Sumiço de deputado provoca tensão e desgaste na PF

BASTIDORES: Alana Rizo

O Estado de S.Paulo

29 Junho 2013 | 02h20

O sumiço de quase dois dias do deputado federal Natan Donadon (PMDB-RO), primeiro parlamentar preso no exercício do mandato, provocou tensão e desgaste na cúpula da Polícia Federal.

Surpreendida pela ordem de prisão, apesar de o julgamento do recurso constar da pauta do Supremo Tribunal Federal, a direção da PF soube da decisão pela TV Justiça.
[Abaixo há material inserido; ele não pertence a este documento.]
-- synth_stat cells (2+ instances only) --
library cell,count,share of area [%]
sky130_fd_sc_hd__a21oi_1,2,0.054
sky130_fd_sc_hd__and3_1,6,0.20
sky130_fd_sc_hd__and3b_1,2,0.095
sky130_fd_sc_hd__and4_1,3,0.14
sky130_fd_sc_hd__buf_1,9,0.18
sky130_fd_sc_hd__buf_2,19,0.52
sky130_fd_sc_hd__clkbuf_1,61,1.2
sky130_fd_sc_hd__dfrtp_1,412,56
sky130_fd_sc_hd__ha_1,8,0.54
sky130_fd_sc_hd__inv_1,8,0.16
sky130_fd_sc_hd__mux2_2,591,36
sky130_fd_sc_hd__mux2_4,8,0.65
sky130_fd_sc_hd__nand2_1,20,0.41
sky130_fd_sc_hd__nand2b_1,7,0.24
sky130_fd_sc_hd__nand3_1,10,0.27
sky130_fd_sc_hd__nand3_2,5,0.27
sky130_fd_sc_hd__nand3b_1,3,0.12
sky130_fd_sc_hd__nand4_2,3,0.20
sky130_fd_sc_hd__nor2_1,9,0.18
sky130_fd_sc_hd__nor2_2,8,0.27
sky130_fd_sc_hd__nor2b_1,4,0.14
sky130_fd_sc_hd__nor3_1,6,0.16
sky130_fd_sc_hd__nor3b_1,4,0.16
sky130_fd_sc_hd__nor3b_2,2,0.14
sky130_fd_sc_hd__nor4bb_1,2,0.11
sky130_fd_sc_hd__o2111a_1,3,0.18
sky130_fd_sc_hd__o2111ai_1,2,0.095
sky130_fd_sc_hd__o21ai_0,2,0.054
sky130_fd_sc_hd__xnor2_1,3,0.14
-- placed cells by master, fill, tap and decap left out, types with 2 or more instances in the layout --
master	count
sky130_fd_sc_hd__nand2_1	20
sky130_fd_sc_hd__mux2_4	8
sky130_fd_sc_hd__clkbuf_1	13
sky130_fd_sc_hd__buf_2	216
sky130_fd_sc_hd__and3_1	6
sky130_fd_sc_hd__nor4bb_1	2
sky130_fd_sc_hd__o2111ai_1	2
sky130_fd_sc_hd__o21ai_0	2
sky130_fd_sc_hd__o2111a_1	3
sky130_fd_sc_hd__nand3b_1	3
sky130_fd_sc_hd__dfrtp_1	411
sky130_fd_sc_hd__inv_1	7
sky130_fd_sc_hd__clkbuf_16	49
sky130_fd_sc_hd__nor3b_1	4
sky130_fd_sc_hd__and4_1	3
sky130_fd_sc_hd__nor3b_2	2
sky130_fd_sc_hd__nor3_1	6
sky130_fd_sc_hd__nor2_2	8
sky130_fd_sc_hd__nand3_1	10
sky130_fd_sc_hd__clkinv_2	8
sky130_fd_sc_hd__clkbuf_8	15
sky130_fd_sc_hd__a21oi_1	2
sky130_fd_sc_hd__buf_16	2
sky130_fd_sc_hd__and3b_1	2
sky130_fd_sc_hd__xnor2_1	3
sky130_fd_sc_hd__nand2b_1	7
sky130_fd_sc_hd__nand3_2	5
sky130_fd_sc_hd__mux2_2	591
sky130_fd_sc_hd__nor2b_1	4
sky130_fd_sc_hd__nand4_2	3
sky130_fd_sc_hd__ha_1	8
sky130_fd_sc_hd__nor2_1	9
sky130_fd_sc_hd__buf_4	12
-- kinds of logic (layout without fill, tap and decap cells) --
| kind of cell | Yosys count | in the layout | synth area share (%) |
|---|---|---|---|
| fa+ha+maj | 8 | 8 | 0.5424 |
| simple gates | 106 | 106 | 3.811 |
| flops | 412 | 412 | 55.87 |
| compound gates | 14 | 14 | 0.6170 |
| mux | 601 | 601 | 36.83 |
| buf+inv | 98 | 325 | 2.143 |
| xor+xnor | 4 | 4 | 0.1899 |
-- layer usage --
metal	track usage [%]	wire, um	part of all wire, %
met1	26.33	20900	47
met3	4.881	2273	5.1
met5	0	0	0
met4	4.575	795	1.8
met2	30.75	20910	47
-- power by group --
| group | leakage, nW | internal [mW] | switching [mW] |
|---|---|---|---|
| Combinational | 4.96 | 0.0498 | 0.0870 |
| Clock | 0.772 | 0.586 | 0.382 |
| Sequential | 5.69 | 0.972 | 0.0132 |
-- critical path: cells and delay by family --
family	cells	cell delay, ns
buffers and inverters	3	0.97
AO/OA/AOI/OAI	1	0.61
<file path="config.mk">
export PLATFORM = sky130hd
export DESIGN_NAME = gmii_tx_arbiter
export DESIGN_NICKNAME = d
export VERILOG_FILES = /design/src/rtl/gmii_arb_pkg.sv /design/src/rtl/gmii_rr_picker.sv /design/src/rtl/gmii_tx_arbiter.sv
export SDC_FILE = /design/constraint.sdc
export NUM_CORES = 1
export LEC_CHECK = 0
export ABC_AREA = 1
export CAP_MARGIN = 20
export CORE_MARGIN = 3
export CORE_UTILIZATION = 48
export DETAILED_ROUTE_END_ITERATION = 10
export HOLD_SLACK_MARGIN = 0.15
export MAX_ROUTING_LAYER = met4
export PLACE_DENSITY = 0.77
export SYNTH_ARGS = -nofsm -noshare
export SYNTH_HDL_FRONTEND = slang
export SYNTH_SLANG_ARGS = --single-unit
</file>
<file path="constraint.sdc">
create_clock -name gmii_clk -period 2.5 [get_ports gmii_clk]
set_input_delay 0.75 -clock gmii_clk [delete_from_list [all_inputs] [get_ports gmii_clk]]
set_output_delay 0.75 -clock gmii_clk [all_outputs]
set_load 0.05 [all_outputs]
</file>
A partir daí, seus agentes foram à luta, em Brasília e Rondônia.

As buscas ocorreram ao mesmo tempo em que o advogado de Donadon, Nabor Bulhões, negociava com o Ministério da Justiça a apresentação espontânea do parlamentar, que só se entregou ontem de manhã após intensa negociação de seu advogado, Nabor Bulhões. Este entrou no caso depois do assédio de caciques do PMDB - entre eles o vice-presidente Michel Temer, o presidente da Câmara, Henrique Alves, e o líder do partido, deputado Eduardo Cunha.
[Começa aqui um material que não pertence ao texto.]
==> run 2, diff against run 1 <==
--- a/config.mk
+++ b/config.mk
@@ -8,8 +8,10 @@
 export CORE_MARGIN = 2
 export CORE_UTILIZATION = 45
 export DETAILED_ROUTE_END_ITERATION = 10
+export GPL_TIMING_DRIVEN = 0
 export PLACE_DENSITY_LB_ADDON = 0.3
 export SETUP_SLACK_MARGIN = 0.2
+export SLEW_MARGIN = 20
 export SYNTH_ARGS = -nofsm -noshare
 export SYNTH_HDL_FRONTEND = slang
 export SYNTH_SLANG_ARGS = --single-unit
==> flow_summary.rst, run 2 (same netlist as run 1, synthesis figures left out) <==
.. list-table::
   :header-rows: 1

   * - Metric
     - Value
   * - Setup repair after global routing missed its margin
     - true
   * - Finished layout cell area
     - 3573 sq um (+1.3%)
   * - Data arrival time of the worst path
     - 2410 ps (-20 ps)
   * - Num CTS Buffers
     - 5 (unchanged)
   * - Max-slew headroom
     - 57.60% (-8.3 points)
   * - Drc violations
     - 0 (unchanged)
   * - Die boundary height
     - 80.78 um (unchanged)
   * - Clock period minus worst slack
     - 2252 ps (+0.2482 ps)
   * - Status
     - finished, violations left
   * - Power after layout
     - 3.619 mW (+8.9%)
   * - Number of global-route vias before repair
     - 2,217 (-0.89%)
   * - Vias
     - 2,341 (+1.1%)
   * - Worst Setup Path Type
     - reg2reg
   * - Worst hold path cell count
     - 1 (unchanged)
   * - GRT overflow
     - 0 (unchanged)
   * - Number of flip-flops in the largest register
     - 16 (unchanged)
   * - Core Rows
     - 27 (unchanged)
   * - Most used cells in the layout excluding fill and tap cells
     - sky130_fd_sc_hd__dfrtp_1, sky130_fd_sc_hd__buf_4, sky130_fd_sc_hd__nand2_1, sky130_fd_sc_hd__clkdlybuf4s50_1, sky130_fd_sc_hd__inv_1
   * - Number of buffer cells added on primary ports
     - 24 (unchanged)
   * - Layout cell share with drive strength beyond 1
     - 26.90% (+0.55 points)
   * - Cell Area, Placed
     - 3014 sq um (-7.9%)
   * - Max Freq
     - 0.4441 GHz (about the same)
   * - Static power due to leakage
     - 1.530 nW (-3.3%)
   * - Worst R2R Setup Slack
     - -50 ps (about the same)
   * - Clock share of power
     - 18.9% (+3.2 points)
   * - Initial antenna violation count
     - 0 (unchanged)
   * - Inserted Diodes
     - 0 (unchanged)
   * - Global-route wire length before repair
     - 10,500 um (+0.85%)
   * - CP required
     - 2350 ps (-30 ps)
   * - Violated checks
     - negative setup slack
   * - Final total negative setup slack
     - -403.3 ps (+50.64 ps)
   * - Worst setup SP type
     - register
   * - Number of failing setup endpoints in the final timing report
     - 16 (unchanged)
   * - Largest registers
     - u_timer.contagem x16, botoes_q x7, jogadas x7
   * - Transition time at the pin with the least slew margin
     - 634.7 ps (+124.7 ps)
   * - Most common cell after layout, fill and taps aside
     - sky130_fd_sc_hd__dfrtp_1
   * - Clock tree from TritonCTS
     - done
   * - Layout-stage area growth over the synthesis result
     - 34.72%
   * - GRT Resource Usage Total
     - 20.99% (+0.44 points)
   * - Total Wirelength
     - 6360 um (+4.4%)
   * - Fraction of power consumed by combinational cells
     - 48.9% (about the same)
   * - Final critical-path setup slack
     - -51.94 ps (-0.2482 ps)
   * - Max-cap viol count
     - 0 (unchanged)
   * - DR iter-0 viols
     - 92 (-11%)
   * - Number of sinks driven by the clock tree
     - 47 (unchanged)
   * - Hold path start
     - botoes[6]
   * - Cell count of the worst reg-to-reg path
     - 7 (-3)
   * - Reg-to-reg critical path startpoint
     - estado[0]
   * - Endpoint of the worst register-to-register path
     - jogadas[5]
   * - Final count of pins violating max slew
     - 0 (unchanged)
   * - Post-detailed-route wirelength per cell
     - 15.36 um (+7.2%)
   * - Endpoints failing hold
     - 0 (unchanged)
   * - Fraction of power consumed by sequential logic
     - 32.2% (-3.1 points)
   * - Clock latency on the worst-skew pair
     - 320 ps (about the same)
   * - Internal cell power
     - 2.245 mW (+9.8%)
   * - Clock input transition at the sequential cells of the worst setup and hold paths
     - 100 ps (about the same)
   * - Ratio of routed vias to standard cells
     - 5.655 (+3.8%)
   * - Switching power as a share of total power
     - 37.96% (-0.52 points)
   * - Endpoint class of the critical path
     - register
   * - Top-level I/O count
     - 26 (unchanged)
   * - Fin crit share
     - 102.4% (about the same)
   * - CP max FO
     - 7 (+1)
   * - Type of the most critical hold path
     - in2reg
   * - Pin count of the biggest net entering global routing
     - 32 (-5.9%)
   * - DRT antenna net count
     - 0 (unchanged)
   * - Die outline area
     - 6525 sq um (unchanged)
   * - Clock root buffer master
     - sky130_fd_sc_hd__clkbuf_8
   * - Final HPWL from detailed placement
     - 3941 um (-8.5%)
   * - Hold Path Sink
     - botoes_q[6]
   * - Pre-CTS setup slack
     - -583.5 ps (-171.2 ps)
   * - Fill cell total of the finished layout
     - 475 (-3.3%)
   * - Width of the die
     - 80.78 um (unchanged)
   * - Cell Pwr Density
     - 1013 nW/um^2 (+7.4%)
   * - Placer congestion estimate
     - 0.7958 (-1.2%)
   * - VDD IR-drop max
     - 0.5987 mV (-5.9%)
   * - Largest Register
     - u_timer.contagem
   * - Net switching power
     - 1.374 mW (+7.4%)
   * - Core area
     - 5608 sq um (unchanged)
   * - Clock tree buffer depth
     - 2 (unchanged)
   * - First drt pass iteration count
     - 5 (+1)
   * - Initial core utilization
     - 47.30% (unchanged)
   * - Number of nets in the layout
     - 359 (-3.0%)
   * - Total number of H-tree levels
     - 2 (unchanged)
--- src/rtl/gf_sec32_encoder.sv ---
// Byte packer, check-bit generation, error injection and 2-entry output FIFO.
module gf_sec32_encoder
  import gf_sec32_pkg::*;
(
  input  logic              clk,
  input  logic              rst,
  input  logic              in_valid,
  output logic              in_ready,
  input  logic [7:0]        in_byte,
  input  logic              in_last,
  input  logic              inj_valid,
  input  logic [POS_W-1:0]  inj_pos,
  output logic              out_valid,
  input  logic              out_ready,
  output logic [DATA_W-1:0] out_data,
  output logic [CHK_W-1:0]  out_chk,
  output logic              out_en,
  output logic              out_last,
  output logic [NB_W-1:0]   out_nbytes
);

  byte_idx_e        idx_q, idx_d;
  logic [23:0]      acc_q, acc_d;
  logic             armed_q, armed_d;
  logic [POS_W-1:0] pos_q, pos_d;
  cw_entry_t        e0_q, e0_d, e1_q, e1_d;
  logic [1:0]       cnt_q, cnt_d;
  logic             rdy_q, rdy_d;
  logic             vld_q, vld_d;

  logic             xfer_c, push_c, pop_c;
  logic [DATA_W-1:0] word_c;
  logic [CHK_W-1:0]  chk_c;
  logic [NB_W-1:0]   nbytes_c;
  logic              eff_armed_c;
  logic [POS_W-1:0]  eff_pos_c;
  logic [CW_W-1:0]   flip_c;
  logic [CW_W-1:0]   cw_c;
  cw_entry_t         new_c;

  gf_sec32_parity u_parity (
    .data  (word_c),
    .chk_c (chk_c)
  );

  // Merge the incoming byte into the partial word at the current index.
  always_comb begin
    word_c   = {8'h00, acc_q};
    nbytes_c = 3'd1;
    case (idx_q)
      IDX0:    begin word_c[7:0]   = in_byte; nbytes_c = 3'd1; end
      IDX1:    begin word_c[15:8]  = in_byte; nbytes_c = 3'd2; end
      IDX2:    begin word_c[23:16] = in_byte; nbytes_c = 3'd3; end
      IDX3:    begin word_c[31:24] = in_byte; nbytes_c = 3'd4; end
      default: begin word_c        = '0;      nbytes_c = 3'd1; end
    endcase
  end

  // Handshakes, injection selection and the codeword written to the FIFO.
  always_comb begin
    xfer_c      = in_valid & rdy_q;
    push_c      = xfer_c & (in_last | (idx_q == IDX3));
    pop_c       = vld_q & out_ready;
    eff_armed_c = inj_valid ? (inj_pos < POS_W'(CW_W)) : armed_q;
    eff_pos_c   = inj_valid ? inj_pos : pos_q;
    flip_c      = eff_armed_c ? (CW_W'(1) << eff_pos_c) : '0;
    cw_c        = {chk_c, word_c} ^ flip_c;
    new_c       = '{data:   cw_c[DATA_W-1:0],
                    chk:    cw_c[CW_W-1:DATA_W],
                    last:   in_last,
                    nbytes: nbytes_c};
  end

  // Next-state logic for packer, injection register and FIFO.
  always_comb begin
    idx_d   = idx_q;
    acc_d   = acc_q;
    armed_d = armed_q;
    pos_d   = pos_q;
    e0_d    = e0_q;
    e1_d    = e1_q;
    cnt_d   = cnt_q;
    rdy_d   = rdy_q;
    vld_d   = vld_q;

    if (inj_valid) begin
      armed_d = inj_pos < POS_W'(CW_W);
      pos_d   = inj_pos;
    end

    if (xfer_c) begin
      if (push_c) begin
        idx_d   = IDX0;
        acc_d   = '0;
        armed_d = 1'b0;
      end else begin
        acc_d = word_c[23:0];
        case (idx_q)
          IDX0:    idx_d = IDX1;
          IDX1:    idx_d = IDX2;
          IDX2:    idx_d = IDX3;
          default: idx_d = IDX0;
        endcase
      end
    end

    if (pop_c) begin
      e0_d = e1_q;
    end
    if (push_c) begin
      if ((cnt_q == 2'd0) || ((cnt_q == 2'd1) && pop_c)) begin
        e0_d = new_c;
      end else begin
        e1_d = new_c;
      end
    end

    cnt_d = cnt_q + 2'(push_c) - 2'(pop_c);
    rdy_d = cnt_d < 2'd2;
    vld_d = cnt_d != 2'd0;
  end

  // State registers; reset discards everything and holds in_ready low.
  always_ff @(posedge clk or posedge rst) begin
    if (rst) begin
      idx_q   <= IDX0;
      acc_q   <= '0;
      armed_q <= 1'b0;
      pos_q   <= '0;
      e0_q    <= '0;
      e1_q    <= '0;
      cnt_q   <= '0;
      rdy_q   <= 1'b0;
      vld_q   <= 1'b0;
    end else begin
      idx_q   <= idx_d;
      acc_q   <= acc_d;
      armed_q <= armed_d;
      pos_q   <= pos_d;
      e0_q    <= e0_d;
      e1_q    <= e1_d;
      cnt_q   <= cnt_d;
      rdy_q   <= rdy_d;
      vld_q   <= vld_d;
    end
  end

  assign in_ready   = rdy_q;
  assign out_valid  = vld_q;
  assign out_en     = vld_q;
  assign out_data   = e0_q.data;
  assign out_chk    = e0_q.chk;
  assign out_last   = e0_q.last;
  assign out_nbytes = e0_q.nbytes;

endmodule
`src/rtl/seq_sched_pkg.sv`:
```
`default_nettype none
// ---------------------------------------------------------------------------
// Module      : seq_sched_pkg
// Description : State encodings and pattern constant shared by the
//               scheduler and its bit-serial "1001" detector.
// Revision    : 1.0 - initial release
// ---------------------------------------------------------------------------
package seq_sched_pkg;

    typedef enum logic [2:0] {
        DET_START = 3'd0,
        DET_S1    = 3'd1,
        DET_S10   = 3'd2,
        DET_S100  = 3'd3,
        DET_S1001 = 3'd4
    } det_state_t;

    typedef enum logic [1:0] {
        SCH_IDLE   = 2'd0,
        SCH_SHIFT  = 2'd1,
        SCH_SETTLE = 2'd2,
        SCH_RESULT = 2'd3
    } sch_state_t;

    localparam logic [3:0] PATTERN = 4'b1001;

endpackage
`default_nettype wire

```
`src/rtl/seq_1001_det.sv`:
```
`default_nettype none
// ---------------------------------------------------------------------------
// Module      : seq_1001_det
// Description : Moore detector for the serial pattern "1001" with sync clear.
//               SEQ_SCHED_OVERLAP_EN selects overlapping match counting.
// Revision    : 1.0 - initial release
// ---------------------------------------------------------------------------
module seq_1001_det
    import seq_sched_pkg::*;
(
    input  logic clk,
    input  logic reset,
    input  logic clr,
    input  logic x,
    output logic y
);

    det_state_t r_state;
    det_state_t w_next;

    always_ff @(posedge clk or negedge reset) begin
        if (!reset) begin
            r_state <= DET_START;
        end else begin
            r_state <= w_next;
        end
    end

    always_comb begin
        w_next = DET_START;
        if (!clr) begin
            case (r_state)
                DET_START: w_next = x ? DET_S1 : DET_START;
                DET_S1:    w_next = x ? DET_S1 : DET_S10;
                DET_S10:   w_next = x ? DET_S1 : DET_S100;
                DET_S100:  w_next = x ? DET_S1001 : DET_START;
`ifdef SEQ_SCHED_OVERLAP_EN
                // The trailing 1 of a match doubles as the prefix of the next one.
                DET_S1001: w_next = x ? DET_S1 : DET_S10;
`else
                DET_S1001: w_next = x ? DET_S1 : DET_START;
`endif
                default:   w_next = DET_START;
            endcase
        end
    end

    assign y = (r_state == DET_S1001);

endmodule
`default_nettype wire

```
`src/rtl/seq_det_scheduler.sv`:
```
`default_nettype none
// ---------------------------------------------------------------------------
// Module      : seq_det_scheduler
// Description : Round-robin arbiter feeding granted words MSB-first into a
//               shared "1001" detector; returns match count and channel.
//               SEQ_SCHED_OVERLAP_EN (in seq_1001_det) enables overlap mode.
// Revision    : 1.0 - initial release
// ---------------------------------------------------------------------------
module seq_det_scheduler
    import seq_sched_pkg::*;
#(
    parameter int NCH = 4,
    parameter int DW  = 8,
    parameter int CW  = 4,
    parameter int CHW = 2
) (
    input  logic              clk,
    input  logic              reset,
    input  logic [NCH-1:0]    req_valid,
    input  logic [NCH*DW-1:0] req_data,
    output logic [NCH-1:0]    req_ready,
    output logic              res_valid,
    input  logic              res_ready,
    output logic [CHW-1:0]    res_ch,
    output logic [CW-1:0]     res_count,
    output logic              busy
);

    localparam int BCW = (DW > 1) ? $clog2(DW) : 1;

    sch_state_t       r_state;
    sch_state_t       w_next;
    logic [CHW-1:0]   r_ptr;
    logic [CHW-1:0]   r_ch;
    logic [DW-1:0]    r_shreg;
    logic [BCW-1:0]   r_bit_cnt;
    logic [CW-1:0]    r_count;
    logic [CHW-1:0]   w_grant_ch;
    logic [CHW-1:0]   w_idx;
    logic             w_grant_any;
    logic             w_det_clr;
    logic             w_det_y;
    logic             w_bit_last;
    logic             w_count_inc;

    // Scan from the highest offset down so the closest valid channel wins.
    always_comb begin
        w_grant_any = 1'b0;
        w_grant_ch  = '0;
        w_idx       = '0;
        for (int off = NCH - 1; off >= 0; off--) begin
            w_idx = CHW'((int'(r_ptr) + off) % NCH);
            if (req_valid[w_idx]) begin
                w_grant_any = 1'b1;
                w_grant_ch  = w_idx;
            end
        end
    end

    always_ff @(posedge clk or negedge reset) begin
        if (!reset) begin
            r_state <= SCH_IDLE;
        end else begin
            r_state <= w_next;
        end
    end

    always_comb begin
        w_next    = r_state;
        req_ready = '0;
        w_det_clr = 1'b0;
        case (r_state)
            SCH_IDLE: begin
                if (w_grant_any) begin
                    req_ready[w_grant_ch] = 1'b1;
                    w_det_clr             = 1'b1;
                    w_next                = SCH_SHIFT;
                end
            end
            SCH_SHIFT:  if (w_bit_last) w_next = SCH_SETTLE;
            SCH_SETTLE: w_next = SCH_RESULT;
            SCH_RESULT: if (res_ready) w_next = SCH_IDLE;
            default:    w_next = SCH_IDLE;
        endcase
    end

    assign w_bit_last  = (r_bit_cnt == BCW'(DW - 1));
    assign w_count_inc = w_det_y && (r_count != '1) &&
                         ((r_state == SCH_SHIFT) || (r_state == SCH_SETTLE));

    always_ff @(posedge clk or negedge reset) begin
        if (!reset) begin
            r_ptr     <= '0;
            r_ch      <= '0;
            r_shreg   <= '0;
            r_bit_cnt <= '0;
            r_count   <= '0;
        end else begin
            if ((r_state == SCH_IDLE) && w_grant_any) begin
                r_shreg   <= req_data[w_grant_ch*DW +: DW];
                r_ch      <= w_grant_ch;
                r_ptr     <= CHW'((int'(w_grant_ch) + 1) % NCH);
                r_bit_cnt <= '0;
                r_count   <= '0;
            end else begin
                if (r_state == SCH_SHIFT) begin
                    r_shreg   <= r_shreg << 1;
                    r_bit_cnt <= r_bit_cnt + 1'b1;
                end
                if (w_count_inc) begin
                    r_count <= r_count + 1'b1;
                end
            end
        end
    end

    seq_1001_det u_det (
        .clk   (clk),
        .reset (reset),
        .clr   (w_det_clr),
        .x     (r_shreg[DW-1]),
        .y     (w_det_y)
    );

    assign res_valid = (r_state == SCH_RESULT);
    assign busy      = (r_state != SCH_IDLE);
    assign res_ch    = r_ch;
    assign res_count = r_count;

endmodule
`default_nettype wire

```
O primeiro acerto era que Donadon se entregaria anteontem de manhã, o que não ocorreu. O diretor-geral da PF, Leandro Daiello, entrou então nas negociações, assim como juiz da Vara de Execuções Criminais do TJ do Distrito Federal. No início da tarde, a PF informou ter aumentado o efetivo nas buscas ao deputado - pois se temia que ele fugisse. Daiello e a PF do Distrito Federal ficaram até 23h de anteontem esperando, em vão, que ele se entregasse. Com status de criminoso VIP, Donadon teve quase 48 horas para se despedir da família, resolver "pendências" e se apresentar longe da imprensa. Uma de suas preocupações era com a imagem e com a cela que ocuparia.